### Problem details
Word for word, transcribe the data below from the line with "### src/rtl/cnn_pkg.sv" to the line with "a given phase.", keeping both of those lines.

Data: Begin

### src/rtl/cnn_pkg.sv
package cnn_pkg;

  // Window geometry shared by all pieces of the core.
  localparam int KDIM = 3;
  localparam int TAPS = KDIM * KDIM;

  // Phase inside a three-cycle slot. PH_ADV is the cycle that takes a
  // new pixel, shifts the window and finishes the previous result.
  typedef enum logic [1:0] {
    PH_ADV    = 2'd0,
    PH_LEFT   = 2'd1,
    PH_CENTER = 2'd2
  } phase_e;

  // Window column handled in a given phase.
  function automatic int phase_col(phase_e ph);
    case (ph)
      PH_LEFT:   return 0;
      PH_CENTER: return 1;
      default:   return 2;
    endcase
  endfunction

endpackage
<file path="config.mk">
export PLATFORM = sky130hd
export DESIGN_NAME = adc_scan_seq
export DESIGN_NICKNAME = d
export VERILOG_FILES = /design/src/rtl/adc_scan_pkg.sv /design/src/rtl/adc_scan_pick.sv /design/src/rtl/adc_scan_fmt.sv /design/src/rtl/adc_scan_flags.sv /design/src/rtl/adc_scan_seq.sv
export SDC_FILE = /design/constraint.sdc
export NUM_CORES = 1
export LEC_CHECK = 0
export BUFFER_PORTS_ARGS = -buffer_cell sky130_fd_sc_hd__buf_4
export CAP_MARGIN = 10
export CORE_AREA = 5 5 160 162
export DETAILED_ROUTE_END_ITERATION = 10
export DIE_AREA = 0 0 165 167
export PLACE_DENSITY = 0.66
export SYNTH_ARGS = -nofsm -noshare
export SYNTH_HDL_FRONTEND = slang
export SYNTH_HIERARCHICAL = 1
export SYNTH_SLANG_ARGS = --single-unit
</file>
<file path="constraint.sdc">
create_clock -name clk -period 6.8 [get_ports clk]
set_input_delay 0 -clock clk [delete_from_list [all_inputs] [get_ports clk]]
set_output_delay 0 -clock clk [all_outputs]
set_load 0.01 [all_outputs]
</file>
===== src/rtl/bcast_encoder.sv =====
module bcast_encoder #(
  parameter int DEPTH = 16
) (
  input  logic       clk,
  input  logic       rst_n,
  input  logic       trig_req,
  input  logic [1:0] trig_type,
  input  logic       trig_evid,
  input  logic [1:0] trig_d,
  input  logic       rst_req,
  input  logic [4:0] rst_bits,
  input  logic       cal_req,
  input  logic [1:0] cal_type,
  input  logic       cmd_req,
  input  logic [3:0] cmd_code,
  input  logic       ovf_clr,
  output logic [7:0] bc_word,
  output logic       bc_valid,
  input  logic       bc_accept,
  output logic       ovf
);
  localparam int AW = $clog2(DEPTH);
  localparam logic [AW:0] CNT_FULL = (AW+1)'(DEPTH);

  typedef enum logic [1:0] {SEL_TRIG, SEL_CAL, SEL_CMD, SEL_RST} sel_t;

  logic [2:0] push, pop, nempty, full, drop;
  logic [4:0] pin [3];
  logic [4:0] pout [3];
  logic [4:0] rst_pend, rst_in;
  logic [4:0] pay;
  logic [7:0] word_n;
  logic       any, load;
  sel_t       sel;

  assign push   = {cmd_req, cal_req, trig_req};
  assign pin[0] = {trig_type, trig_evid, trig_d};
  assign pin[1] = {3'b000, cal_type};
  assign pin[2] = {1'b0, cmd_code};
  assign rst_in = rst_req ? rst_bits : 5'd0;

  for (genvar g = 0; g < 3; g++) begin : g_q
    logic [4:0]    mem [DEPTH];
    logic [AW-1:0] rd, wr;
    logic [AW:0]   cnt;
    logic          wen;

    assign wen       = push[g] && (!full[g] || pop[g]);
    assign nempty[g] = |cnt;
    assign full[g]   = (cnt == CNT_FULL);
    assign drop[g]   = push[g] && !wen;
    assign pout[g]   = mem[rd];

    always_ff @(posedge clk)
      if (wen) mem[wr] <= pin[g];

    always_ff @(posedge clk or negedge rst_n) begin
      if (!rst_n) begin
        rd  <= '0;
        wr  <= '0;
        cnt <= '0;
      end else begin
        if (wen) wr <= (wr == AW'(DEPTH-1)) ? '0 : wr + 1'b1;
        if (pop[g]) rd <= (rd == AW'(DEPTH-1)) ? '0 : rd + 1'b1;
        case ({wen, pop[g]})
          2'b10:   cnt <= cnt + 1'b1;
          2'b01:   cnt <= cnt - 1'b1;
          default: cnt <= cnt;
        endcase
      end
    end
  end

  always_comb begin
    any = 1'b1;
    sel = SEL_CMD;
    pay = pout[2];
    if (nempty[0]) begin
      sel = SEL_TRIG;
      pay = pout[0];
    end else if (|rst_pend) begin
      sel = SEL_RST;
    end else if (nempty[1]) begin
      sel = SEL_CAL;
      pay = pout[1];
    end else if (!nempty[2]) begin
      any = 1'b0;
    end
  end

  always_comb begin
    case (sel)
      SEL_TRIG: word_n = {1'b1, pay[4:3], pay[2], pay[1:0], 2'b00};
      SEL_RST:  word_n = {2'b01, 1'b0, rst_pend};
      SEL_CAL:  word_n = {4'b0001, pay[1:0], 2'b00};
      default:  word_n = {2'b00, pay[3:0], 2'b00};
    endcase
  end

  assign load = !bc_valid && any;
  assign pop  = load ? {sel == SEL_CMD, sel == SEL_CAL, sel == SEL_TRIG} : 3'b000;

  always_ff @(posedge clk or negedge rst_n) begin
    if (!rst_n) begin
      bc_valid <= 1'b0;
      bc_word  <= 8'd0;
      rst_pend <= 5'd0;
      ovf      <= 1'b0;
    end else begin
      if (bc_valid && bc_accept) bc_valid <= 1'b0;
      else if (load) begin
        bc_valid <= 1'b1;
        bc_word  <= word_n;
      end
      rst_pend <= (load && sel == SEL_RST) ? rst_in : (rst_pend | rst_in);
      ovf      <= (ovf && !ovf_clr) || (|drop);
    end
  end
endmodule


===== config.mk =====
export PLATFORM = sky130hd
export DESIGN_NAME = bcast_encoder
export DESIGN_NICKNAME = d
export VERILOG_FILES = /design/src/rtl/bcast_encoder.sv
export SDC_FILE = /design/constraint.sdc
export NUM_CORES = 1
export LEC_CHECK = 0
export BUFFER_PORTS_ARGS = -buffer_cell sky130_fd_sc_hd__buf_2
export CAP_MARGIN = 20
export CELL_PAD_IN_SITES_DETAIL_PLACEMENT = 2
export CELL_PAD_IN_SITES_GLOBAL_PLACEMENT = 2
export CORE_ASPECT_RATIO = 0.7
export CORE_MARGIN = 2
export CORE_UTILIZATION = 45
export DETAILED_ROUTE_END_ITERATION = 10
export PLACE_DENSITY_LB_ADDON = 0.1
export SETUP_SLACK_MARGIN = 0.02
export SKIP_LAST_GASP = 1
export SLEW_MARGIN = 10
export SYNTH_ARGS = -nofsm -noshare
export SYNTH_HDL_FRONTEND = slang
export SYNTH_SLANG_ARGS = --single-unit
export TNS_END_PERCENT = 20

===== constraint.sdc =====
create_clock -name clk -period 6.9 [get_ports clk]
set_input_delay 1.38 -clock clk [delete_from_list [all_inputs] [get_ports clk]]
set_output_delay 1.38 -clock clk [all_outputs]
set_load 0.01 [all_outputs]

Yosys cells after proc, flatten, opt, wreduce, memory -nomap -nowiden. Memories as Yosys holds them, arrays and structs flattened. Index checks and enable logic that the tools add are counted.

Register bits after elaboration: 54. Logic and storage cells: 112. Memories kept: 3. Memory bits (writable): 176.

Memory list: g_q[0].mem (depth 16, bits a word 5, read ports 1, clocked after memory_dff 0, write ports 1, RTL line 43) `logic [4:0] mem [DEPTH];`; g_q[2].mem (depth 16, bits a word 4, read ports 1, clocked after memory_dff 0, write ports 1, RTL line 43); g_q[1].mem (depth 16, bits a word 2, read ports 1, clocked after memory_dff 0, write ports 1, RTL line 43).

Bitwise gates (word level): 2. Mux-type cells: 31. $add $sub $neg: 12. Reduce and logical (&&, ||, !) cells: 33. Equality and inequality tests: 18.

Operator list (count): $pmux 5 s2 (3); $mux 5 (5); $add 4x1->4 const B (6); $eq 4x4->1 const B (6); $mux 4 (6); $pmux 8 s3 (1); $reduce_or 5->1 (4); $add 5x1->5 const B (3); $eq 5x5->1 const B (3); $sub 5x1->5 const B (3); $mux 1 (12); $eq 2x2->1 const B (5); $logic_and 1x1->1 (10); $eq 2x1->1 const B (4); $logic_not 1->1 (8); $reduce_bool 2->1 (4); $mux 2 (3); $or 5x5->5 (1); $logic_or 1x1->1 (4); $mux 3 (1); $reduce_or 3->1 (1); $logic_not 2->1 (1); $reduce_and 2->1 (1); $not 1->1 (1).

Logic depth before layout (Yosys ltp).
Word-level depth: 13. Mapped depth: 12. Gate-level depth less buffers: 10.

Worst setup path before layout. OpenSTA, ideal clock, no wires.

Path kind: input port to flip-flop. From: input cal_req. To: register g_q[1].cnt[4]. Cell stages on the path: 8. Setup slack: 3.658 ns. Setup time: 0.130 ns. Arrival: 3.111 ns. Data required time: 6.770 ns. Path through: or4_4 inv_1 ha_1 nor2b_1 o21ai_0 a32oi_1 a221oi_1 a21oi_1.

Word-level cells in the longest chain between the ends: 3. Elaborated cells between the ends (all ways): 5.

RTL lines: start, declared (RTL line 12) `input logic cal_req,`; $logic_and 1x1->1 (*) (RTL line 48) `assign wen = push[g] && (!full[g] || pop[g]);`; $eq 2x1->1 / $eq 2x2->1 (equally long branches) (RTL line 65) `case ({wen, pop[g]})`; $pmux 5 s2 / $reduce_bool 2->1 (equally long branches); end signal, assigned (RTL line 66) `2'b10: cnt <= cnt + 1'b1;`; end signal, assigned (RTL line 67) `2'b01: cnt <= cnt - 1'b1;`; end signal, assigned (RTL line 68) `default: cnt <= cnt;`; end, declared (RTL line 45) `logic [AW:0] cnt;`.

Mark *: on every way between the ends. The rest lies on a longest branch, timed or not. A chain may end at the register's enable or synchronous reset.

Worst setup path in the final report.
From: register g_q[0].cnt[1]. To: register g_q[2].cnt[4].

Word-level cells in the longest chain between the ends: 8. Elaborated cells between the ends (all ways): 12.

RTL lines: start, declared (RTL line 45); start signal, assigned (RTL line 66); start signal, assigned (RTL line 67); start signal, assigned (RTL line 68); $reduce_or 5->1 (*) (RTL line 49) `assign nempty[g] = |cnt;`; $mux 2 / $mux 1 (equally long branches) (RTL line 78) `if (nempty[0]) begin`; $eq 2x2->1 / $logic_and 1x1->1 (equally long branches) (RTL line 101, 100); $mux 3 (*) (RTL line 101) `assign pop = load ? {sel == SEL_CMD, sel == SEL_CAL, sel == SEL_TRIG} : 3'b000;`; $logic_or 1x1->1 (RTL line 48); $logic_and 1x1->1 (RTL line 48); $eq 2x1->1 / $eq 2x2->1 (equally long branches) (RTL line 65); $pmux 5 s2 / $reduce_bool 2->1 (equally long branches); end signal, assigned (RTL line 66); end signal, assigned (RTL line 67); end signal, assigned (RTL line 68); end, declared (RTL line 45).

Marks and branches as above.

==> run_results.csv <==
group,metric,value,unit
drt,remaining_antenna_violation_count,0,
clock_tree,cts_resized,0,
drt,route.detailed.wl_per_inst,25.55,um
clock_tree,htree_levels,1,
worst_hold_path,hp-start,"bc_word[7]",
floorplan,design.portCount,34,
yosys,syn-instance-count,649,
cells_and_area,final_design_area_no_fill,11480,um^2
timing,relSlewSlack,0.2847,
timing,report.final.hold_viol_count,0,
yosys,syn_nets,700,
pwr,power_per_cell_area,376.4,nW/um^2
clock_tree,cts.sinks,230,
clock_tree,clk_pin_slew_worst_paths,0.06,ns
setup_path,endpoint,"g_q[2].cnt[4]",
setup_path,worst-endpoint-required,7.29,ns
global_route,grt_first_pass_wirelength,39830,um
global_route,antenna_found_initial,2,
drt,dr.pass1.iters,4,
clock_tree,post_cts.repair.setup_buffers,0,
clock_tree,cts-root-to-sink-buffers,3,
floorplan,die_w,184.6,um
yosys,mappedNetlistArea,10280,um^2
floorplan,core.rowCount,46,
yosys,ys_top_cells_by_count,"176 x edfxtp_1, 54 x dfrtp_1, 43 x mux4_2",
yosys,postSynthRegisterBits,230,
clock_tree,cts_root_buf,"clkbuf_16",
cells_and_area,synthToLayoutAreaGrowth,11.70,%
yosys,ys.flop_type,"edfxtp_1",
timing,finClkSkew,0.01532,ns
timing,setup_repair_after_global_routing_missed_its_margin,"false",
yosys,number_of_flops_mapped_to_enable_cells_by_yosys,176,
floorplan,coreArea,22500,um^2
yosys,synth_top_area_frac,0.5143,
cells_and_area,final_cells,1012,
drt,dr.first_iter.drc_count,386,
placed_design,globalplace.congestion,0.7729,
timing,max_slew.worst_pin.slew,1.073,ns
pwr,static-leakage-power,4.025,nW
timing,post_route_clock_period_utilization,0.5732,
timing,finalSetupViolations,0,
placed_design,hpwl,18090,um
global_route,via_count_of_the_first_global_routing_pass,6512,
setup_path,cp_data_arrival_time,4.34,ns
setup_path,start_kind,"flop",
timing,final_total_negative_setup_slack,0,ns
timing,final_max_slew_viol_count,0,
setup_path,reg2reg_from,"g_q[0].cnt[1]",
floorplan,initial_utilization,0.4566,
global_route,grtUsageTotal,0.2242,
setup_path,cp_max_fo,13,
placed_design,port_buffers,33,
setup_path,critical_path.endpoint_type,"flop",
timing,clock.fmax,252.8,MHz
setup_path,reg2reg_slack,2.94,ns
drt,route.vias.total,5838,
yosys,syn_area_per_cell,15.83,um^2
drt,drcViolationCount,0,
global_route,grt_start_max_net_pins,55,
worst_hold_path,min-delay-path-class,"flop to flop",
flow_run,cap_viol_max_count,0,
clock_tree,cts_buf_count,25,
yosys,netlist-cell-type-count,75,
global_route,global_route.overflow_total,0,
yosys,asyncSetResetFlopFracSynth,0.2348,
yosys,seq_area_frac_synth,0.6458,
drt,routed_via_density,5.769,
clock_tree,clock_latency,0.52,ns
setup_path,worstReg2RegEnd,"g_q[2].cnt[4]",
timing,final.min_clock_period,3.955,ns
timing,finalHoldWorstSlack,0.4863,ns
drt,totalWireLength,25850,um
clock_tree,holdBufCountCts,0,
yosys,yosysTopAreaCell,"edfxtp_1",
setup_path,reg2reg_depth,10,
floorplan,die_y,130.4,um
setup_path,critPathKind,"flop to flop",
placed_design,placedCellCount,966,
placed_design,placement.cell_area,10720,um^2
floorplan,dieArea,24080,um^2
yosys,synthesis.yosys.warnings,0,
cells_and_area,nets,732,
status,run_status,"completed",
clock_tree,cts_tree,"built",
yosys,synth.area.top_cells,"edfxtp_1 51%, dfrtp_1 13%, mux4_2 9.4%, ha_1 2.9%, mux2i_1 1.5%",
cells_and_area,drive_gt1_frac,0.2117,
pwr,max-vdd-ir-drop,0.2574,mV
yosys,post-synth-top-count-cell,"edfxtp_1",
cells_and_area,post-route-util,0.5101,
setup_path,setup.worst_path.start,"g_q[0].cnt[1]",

Data: End
Data: Begin

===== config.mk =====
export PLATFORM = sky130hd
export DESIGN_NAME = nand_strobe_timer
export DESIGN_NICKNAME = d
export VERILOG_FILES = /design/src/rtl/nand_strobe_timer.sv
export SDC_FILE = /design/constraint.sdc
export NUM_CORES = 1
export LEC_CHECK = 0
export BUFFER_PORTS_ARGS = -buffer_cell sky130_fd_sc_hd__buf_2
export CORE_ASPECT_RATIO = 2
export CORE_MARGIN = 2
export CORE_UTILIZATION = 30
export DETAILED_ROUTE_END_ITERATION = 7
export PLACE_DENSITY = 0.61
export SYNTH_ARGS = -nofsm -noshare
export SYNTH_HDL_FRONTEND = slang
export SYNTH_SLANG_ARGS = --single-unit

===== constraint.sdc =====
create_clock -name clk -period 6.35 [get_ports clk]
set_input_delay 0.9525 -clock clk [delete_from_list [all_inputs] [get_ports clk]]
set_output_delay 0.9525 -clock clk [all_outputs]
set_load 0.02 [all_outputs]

Data: End

### Solved problem
### src/rtl/cnn_pkg.sv
package cnn_pkg;

  // Window geometry shared by all pieces of the core.
  localparam int KDIM = 3;
  localparam int TAPS = KDIM * KDIM;

  // Phase inside a three-cycle slot. PH_ADV is the cycle that takes a
  // new pixel, shifts the window and finishes the previous result.
  typedef enum logic [1:0] {
    PH_ADV    = 2'd0,
    PH_LEFT   = 2'd1,
    PH_CENTER = 2'd2
  } phase_e;

  // Window column handled in a given phase.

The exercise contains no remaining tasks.